Excerpts from a dataset
※ ※ ※
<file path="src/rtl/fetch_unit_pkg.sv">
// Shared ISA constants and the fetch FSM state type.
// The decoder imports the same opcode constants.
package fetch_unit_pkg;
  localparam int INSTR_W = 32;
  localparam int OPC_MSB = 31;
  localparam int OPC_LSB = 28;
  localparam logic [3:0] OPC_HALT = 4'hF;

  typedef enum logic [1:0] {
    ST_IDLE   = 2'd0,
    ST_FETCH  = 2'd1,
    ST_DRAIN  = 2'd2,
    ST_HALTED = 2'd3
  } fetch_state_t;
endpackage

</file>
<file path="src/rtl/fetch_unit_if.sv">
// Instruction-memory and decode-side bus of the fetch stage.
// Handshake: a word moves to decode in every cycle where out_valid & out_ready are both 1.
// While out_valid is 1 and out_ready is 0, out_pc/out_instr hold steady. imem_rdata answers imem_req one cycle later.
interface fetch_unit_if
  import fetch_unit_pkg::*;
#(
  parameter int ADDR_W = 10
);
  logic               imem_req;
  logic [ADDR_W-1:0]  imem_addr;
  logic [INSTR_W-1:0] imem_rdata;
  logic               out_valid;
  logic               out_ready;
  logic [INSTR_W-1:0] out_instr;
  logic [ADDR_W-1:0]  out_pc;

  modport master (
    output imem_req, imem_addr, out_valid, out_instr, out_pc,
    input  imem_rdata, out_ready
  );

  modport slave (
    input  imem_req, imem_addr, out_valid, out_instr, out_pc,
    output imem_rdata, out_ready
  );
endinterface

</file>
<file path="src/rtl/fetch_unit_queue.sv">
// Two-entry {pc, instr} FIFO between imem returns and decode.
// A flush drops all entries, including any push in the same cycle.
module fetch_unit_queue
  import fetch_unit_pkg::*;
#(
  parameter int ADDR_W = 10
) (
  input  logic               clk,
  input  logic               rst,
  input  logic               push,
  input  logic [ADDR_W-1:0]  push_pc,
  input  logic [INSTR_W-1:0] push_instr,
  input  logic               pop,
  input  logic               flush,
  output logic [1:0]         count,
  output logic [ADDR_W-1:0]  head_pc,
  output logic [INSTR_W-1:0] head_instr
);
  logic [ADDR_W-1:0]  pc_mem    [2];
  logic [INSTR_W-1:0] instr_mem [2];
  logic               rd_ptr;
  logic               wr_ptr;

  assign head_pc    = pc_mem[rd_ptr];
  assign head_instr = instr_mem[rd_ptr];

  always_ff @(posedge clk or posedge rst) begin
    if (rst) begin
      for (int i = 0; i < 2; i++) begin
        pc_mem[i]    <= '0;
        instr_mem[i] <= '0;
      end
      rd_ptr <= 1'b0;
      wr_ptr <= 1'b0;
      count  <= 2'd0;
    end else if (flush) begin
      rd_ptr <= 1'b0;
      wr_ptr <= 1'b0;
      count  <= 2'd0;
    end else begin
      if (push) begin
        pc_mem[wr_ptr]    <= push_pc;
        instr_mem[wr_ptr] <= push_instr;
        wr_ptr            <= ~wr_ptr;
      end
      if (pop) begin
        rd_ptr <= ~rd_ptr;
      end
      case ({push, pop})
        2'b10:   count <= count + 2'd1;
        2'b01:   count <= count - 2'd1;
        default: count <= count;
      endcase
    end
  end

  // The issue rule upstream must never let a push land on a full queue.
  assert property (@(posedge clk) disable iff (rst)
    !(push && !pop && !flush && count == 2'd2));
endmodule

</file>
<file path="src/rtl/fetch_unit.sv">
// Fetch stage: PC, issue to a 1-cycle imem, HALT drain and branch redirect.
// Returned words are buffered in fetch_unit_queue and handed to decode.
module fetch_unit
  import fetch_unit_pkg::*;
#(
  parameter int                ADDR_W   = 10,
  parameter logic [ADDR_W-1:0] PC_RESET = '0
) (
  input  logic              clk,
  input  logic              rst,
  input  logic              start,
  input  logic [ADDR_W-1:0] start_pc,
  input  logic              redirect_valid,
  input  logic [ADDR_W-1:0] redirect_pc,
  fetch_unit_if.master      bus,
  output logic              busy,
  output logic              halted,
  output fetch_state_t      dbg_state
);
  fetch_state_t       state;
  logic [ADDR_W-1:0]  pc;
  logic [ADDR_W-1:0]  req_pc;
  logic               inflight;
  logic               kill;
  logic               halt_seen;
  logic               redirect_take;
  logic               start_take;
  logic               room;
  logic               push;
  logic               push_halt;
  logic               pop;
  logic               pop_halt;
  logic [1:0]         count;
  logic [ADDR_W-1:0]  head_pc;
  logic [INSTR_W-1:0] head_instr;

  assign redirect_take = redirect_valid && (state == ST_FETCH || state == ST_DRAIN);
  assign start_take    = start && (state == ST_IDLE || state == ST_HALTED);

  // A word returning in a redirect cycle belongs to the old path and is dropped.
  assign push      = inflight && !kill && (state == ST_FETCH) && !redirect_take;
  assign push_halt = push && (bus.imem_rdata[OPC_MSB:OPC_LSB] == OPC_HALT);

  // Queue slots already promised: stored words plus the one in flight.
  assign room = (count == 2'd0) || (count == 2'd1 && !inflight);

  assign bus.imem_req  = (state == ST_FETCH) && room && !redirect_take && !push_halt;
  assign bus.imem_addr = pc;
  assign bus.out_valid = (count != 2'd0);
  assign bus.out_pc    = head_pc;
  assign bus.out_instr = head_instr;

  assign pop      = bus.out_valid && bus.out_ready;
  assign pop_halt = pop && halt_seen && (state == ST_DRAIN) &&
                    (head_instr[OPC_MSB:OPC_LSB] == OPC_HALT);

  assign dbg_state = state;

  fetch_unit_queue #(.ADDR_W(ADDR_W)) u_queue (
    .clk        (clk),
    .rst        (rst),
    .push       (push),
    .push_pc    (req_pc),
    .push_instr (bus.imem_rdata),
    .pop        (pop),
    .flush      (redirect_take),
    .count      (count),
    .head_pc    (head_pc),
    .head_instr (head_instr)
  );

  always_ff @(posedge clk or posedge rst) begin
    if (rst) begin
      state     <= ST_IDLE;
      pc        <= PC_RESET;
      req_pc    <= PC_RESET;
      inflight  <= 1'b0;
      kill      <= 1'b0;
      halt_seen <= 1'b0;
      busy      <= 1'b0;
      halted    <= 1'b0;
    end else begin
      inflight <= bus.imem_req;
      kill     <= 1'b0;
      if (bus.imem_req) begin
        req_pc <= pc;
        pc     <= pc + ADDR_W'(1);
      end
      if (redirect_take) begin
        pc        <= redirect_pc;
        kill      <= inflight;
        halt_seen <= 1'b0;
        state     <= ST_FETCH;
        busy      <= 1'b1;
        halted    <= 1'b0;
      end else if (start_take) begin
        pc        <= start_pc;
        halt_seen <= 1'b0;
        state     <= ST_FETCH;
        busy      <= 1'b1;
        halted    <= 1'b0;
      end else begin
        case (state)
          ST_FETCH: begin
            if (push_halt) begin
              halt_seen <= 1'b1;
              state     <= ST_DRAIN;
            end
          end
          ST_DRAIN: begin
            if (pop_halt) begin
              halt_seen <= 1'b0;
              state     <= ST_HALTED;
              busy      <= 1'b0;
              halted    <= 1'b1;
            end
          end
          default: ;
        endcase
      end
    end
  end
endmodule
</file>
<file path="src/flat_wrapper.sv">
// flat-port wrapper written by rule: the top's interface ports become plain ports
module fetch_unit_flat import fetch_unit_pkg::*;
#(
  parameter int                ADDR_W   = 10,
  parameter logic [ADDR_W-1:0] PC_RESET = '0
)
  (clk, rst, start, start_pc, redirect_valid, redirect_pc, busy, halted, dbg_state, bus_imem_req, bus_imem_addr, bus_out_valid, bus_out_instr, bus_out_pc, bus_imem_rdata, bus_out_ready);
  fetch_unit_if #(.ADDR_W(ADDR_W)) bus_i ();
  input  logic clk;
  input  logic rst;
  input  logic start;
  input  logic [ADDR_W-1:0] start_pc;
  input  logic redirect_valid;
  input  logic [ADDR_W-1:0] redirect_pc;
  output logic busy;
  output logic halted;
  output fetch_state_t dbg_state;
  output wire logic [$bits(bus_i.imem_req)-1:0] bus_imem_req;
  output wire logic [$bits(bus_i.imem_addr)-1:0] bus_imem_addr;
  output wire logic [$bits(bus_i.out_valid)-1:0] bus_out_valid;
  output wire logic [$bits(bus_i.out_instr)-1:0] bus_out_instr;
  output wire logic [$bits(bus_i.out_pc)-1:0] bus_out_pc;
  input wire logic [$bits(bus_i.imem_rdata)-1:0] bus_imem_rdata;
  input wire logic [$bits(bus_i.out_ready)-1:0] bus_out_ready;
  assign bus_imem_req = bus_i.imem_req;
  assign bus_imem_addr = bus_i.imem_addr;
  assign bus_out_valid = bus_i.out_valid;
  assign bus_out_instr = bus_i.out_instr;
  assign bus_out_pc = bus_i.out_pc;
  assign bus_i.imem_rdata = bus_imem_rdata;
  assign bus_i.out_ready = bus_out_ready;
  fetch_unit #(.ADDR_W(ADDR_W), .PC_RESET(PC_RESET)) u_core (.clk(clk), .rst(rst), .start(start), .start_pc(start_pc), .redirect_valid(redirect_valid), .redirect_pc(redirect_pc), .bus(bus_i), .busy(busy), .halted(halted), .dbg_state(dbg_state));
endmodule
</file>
※ ※ ※
● **GOAL OF THE EXERCISE**
Across the entries above, find the lines with the string "issue" and copy them.

● **TASK SOLUTION**
  // The issue rule upstream must never let a push land on a full queue.
// Fetch stage: PC, issue to a 1-cycle imem, HALT drain and branch redirect.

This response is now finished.